[Dataset entries]
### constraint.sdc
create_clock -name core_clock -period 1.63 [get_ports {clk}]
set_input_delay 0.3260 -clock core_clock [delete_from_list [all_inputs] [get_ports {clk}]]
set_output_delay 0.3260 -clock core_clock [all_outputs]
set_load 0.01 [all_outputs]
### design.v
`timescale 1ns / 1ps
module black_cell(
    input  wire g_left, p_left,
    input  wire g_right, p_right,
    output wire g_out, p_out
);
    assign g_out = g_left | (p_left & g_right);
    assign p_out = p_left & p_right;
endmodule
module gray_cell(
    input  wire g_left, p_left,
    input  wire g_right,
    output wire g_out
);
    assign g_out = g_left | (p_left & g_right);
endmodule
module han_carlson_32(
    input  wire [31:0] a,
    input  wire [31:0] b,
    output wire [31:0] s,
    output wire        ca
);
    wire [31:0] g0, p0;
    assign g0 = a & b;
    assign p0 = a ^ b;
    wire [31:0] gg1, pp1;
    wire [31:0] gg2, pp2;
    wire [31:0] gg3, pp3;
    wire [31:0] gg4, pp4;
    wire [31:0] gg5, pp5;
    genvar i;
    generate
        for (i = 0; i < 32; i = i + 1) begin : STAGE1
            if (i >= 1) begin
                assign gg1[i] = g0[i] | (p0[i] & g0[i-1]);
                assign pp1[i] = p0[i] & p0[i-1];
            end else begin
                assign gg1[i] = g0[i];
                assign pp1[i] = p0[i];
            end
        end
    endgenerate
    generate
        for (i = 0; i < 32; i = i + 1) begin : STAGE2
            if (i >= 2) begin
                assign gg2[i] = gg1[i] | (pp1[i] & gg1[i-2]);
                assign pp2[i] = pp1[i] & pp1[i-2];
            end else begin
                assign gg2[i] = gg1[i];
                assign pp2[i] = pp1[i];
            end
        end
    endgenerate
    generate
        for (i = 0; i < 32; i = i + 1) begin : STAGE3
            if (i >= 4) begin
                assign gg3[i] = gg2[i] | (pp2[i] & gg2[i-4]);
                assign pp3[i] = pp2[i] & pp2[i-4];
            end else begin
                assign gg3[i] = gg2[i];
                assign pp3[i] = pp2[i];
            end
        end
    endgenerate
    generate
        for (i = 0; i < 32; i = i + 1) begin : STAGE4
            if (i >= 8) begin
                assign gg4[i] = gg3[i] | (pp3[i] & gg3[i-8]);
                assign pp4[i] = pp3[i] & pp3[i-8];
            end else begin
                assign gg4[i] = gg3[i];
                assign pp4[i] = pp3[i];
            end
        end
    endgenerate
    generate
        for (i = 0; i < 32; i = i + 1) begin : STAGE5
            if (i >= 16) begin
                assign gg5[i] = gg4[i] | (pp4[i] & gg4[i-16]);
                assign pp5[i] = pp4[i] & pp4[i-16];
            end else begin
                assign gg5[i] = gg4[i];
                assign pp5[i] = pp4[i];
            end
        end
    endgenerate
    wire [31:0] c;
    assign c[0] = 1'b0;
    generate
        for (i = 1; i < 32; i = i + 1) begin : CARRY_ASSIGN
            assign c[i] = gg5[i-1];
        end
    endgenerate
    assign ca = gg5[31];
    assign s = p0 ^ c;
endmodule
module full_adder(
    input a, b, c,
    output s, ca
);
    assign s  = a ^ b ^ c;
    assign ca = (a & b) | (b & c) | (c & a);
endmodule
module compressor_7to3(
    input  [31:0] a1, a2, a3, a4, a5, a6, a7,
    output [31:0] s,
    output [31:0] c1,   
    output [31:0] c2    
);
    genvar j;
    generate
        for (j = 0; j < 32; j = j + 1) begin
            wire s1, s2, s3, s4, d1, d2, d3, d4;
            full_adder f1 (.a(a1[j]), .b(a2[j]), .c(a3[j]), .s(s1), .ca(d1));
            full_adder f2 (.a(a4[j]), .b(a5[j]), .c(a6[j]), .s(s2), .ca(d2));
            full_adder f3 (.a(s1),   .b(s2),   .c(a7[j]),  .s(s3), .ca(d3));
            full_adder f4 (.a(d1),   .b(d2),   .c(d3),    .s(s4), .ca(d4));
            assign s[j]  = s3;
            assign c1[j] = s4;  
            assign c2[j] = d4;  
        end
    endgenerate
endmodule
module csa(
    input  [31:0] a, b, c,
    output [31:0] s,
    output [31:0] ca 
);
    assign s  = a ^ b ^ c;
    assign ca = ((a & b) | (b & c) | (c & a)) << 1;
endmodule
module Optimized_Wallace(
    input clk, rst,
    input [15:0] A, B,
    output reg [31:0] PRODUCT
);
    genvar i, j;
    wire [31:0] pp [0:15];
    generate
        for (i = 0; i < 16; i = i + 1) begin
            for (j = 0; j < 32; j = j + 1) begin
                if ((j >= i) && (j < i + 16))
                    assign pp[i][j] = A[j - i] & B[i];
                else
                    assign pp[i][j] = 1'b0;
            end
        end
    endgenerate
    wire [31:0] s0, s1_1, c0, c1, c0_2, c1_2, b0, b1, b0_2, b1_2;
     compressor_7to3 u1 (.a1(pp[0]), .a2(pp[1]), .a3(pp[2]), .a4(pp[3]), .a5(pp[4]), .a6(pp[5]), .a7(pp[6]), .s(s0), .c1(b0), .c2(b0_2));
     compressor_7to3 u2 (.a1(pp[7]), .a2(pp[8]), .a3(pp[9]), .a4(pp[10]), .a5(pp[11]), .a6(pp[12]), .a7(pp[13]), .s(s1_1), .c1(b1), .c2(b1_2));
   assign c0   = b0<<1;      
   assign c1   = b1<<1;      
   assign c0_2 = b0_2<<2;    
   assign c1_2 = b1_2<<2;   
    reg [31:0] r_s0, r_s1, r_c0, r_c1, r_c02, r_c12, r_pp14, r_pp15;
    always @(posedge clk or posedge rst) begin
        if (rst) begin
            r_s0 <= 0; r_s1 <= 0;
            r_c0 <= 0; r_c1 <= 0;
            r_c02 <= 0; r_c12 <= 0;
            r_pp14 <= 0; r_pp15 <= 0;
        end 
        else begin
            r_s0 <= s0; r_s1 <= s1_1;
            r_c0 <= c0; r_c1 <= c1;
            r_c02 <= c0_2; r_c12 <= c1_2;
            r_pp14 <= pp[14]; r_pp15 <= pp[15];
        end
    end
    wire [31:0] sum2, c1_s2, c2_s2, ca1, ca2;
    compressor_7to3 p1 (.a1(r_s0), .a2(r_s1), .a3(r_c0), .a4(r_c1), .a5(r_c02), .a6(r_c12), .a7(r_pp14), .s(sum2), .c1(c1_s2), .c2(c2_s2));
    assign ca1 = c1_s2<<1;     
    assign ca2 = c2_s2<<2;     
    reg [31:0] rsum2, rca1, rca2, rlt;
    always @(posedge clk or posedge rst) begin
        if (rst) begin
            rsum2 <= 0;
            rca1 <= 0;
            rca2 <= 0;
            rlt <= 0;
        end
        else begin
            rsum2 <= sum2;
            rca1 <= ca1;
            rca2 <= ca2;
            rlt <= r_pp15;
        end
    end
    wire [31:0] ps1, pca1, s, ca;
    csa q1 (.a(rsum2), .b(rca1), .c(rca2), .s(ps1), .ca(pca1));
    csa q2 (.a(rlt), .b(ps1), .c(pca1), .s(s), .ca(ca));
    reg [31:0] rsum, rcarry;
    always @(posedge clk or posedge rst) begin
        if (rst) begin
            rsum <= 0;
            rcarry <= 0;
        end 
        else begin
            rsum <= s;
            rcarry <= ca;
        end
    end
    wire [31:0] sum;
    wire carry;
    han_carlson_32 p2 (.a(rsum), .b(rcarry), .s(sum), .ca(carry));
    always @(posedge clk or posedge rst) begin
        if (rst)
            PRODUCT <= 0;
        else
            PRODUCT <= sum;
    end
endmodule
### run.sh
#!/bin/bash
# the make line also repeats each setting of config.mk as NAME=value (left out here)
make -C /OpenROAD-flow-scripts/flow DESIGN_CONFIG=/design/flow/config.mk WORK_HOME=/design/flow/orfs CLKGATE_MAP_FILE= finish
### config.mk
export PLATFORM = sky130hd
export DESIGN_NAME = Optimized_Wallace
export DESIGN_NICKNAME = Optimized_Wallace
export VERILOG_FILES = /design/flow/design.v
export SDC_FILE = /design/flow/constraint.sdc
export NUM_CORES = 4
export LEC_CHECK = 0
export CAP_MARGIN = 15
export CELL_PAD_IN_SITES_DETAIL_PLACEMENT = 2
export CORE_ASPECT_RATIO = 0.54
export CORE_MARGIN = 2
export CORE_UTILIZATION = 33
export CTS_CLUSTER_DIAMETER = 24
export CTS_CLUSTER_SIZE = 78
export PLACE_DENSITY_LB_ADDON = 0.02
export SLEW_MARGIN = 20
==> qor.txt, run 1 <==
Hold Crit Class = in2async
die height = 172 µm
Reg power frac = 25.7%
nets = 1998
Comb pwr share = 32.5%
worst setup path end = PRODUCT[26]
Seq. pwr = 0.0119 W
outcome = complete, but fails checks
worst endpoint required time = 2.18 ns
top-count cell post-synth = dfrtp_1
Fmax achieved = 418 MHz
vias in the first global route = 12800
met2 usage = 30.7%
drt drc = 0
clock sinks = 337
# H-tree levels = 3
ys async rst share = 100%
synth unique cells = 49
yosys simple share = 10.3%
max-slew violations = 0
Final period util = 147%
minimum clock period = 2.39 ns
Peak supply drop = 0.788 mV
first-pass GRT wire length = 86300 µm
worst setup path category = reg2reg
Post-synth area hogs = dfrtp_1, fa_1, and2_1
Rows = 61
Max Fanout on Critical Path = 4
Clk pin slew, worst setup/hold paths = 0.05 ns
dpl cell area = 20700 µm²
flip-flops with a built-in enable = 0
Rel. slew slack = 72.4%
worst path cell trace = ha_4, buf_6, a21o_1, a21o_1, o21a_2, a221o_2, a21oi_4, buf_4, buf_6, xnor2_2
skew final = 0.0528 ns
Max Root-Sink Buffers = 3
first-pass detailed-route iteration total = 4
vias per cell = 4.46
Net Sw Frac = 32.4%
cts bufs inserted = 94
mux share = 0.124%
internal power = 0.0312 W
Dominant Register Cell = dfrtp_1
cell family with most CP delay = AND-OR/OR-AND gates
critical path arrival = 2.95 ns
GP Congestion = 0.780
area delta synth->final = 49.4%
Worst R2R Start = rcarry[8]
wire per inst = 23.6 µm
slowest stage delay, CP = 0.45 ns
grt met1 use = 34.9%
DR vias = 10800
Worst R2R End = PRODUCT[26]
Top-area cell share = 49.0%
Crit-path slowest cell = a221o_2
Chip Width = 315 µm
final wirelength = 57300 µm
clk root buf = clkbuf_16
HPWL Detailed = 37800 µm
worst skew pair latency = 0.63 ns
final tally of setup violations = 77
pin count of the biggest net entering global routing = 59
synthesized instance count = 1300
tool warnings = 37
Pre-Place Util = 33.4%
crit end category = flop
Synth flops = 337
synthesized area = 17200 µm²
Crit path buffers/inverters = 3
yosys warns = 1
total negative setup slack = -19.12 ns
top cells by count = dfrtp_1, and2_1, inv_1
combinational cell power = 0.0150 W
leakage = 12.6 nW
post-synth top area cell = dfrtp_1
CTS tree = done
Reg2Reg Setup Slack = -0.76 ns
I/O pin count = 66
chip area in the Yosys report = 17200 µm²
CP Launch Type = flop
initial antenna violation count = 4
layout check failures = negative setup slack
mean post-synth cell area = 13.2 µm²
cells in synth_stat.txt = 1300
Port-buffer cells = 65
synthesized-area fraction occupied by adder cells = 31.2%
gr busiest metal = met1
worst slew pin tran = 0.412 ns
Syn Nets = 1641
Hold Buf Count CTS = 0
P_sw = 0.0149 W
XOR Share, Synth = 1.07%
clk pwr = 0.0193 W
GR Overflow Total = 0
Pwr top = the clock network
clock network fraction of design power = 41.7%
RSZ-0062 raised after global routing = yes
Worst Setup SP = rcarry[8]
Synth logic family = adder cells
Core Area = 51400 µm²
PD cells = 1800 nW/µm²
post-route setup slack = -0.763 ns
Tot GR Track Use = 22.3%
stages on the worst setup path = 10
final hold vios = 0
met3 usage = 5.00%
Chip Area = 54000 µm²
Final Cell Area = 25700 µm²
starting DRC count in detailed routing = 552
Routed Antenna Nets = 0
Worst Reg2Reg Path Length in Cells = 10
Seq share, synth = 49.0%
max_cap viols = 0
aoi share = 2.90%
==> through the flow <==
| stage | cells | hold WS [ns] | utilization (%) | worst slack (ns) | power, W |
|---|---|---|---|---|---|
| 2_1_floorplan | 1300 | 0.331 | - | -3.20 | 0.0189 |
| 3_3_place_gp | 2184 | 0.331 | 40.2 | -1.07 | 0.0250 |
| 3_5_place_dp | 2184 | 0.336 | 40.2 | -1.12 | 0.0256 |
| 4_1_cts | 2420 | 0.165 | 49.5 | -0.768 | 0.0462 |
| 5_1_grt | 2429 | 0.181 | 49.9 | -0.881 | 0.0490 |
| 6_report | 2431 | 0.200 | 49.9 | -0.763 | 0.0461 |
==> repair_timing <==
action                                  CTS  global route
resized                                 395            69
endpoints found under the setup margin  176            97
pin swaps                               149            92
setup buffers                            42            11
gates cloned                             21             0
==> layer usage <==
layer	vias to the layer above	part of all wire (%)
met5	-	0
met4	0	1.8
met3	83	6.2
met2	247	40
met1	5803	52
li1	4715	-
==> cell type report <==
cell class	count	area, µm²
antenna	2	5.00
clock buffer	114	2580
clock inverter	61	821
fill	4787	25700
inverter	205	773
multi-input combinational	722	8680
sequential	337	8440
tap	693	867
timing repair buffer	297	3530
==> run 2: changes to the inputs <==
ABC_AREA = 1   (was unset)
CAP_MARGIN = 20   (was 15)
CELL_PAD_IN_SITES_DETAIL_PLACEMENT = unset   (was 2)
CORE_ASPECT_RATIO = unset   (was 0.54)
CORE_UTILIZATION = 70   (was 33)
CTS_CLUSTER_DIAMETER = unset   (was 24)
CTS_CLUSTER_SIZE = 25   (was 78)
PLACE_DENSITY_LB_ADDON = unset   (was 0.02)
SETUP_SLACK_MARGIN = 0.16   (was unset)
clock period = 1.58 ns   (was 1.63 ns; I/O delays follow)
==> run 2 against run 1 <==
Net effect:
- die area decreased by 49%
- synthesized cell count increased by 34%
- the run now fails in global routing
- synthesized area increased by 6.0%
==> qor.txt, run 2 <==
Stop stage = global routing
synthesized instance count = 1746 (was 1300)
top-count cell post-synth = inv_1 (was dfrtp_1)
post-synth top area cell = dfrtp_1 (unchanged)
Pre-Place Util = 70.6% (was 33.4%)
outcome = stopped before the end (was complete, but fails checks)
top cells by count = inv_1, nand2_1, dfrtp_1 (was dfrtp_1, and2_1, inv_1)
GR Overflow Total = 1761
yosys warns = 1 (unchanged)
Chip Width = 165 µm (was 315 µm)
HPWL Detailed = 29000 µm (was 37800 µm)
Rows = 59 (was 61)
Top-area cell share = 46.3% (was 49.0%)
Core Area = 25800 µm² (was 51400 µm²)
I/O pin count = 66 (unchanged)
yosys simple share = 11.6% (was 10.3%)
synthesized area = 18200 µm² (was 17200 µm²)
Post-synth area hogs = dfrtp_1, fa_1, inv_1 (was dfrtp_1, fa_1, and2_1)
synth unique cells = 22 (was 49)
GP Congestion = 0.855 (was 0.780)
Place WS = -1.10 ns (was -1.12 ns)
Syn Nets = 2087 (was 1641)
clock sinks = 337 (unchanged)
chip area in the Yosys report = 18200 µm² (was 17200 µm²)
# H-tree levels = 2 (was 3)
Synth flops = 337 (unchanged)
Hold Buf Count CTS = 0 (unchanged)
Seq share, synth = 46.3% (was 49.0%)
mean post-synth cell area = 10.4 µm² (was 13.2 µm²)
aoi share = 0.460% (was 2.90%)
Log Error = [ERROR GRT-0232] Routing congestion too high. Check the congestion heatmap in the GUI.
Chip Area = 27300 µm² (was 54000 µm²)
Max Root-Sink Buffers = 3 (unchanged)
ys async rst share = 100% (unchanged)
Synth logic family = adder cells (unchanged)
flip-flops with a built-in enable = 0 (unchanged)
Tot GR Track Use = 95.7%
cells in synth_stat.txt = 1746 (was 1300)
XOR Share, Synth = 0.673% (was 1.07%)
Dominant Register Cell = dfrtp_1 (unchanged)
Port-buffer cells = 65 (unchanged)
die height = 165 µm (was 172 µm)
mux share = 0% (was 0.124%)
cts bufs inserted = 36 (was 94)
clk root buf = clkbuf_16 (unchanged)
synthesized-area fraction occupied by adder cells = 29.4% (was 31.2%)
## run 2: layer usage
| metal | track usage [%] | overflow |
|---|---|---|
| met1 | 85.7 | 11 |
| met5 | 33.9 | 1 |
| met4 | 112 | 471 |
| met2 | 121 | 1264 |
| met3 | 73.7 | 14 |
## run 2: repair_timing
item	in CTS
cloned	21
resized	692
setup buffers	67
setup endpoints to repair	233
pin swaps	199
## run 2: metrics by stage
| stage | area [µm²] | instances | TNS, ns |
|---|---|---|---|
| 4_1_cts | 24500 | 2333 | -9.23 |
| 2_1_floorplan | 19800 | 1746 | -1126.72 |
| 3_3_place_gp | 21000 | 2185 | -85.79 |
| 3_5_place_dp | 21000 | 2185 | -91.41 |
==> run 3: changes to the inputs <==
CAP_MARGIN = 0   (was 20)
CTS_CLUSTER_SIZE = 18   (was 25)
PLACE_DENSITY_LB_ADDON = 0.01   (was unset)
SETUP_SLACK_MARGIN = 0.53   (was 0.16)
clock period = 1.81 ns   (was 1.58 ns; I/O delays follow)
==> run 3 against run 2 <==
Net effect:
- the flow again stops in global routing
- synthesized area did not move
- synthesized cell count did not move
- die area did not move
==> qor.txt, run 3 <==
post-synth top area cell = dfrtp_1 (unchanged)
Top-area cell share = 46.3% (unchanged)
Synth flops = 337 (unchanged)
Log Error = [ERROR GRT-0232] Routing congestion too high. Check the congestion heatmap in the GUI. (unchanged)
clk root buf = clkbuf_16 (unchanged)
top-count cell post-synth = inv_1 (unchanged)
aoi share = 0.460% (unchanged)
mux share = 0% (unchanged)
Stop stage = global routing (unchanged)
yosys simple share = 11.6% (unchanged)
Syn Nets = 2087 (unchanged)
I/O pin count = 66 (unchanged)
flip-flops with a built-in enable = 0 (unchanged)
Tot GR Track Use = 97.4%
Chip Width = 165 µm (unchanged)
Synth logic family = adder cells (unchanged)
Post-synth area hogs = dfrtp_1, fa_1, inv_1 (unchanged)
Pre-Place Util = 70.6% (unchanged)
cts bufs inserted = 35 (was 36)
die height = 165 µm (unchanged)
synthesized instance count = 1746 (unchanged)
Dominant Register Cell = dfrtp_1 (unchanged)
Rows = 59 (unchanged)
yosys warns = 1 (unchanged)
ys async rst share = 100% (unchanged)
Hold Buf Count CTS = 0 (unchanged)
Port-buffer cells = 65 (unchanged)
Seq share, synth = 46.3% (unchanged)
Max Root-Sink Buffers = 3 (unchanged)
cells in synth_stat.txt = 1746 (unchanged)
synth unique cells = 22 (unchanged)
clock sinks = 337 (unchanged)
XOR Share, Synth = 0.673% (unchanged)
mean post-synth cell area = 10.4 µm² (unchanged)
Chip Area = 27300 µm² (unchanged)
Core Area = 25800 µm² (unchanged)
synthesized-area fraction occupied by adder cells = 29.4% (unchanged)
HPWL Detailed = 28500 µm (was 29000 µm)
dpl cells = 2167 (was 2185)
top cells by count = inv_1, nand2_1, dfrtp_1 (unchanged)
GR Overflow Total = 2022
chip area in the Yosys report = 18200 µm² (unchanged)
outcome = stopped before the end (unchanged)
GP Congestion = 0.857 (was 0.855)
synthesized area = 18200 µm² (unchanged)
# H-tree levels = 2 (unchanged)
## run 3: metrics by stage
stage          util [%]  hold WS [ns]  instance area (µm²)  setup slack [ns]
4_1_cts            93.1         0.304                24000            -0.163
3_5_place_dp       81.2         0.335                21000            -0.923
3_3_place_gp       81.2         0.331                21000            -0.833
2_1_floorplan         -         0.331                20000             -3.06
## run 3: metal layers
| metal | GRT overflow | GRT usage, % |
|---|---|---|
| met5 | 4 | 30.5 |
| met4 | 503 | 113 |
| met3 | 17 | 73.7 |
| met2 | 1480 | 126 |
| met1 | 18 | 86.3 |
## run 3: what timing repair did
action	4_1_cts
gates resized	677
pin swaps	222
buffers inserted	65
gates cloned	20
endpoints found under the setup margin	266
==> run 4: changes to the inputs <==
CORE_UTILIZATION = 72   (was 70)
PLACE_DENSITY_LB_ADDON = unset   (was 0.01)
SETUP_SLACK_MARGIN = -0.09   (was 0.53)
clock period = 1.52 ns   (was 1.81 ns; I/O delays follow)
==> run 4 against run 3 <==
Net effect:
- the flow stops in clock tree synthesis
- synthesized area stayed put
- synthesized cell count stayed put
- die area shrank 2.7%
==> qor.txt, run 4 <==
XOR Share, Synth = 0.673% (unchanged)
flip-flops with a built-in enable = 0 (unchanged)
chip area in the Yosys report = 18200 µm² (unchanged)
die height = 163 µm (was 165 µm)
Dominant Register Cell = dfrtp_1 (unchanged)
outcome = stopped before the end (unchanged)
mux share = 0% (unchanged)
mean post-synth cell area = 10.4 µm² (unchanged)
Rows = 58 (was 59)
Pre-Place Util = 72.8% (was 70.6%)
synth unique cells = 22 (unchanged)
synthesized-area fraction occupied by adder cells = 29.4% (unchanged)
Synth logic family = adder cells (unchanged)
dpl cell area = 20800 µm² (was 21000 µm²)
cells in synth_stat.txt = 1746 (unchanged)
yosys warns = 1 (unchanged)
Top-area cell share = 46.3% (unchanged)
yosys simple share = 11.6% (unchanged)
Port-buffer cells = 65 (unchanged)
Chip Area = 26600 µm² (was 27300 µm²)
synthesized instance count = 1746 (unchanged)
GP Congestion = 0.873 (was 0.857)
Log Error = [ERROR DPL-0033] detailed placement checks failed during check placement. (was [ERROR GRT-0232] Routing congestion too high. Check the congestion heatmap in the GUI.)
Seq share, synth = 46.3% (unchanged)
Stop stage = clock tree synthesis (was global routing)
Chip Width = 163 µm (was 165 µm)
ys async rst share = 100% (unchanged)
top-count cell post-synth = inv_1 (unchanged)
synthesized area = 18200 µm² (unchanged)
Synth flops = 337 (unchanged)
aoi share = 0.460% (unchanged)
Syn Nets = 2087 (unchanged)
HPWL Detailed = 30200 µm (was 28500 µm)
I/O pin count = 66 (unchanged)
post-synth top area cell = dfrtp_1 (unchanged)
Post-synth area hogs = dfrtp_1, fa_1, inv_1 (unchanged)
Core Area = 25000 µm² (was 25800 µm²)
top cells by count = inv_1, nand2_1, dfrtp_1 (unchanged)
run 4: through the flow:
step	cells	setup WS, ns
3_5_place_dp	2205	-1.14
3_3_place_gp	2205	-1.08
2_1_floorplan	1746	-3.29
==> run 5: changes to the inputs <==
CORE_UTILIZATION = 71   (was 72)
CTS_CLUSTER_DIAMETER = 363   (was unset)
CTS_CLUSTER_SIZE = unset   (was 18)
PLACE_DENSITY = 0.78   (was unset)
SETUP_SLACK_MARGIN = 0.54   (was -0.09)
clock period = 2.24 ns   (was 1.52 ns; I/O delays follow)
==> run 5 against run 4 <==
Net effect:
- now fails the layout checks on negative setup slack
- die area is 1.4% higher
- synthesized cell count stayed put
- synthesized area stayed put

■ **Task objective**
Select every line above that contains the word "period", and copy it.

■ **Answer to the exercise**
create_clock -name core_clock -period 1.63 [get_ports {clk}]
Final period util = 147%
minimum clock period = 2.39 ns
clock period = 1.58 ns   (was 1.63 ns; I/O delays follow)
clock period = 1.81 ns   (was 1.58 ns; I/O delays follow)
clock period = 1.52 ns   (was 1.81 ns; I/O delays follow)
clock period = 2.24 ns   (was 1.52 ns; I/O delays follow)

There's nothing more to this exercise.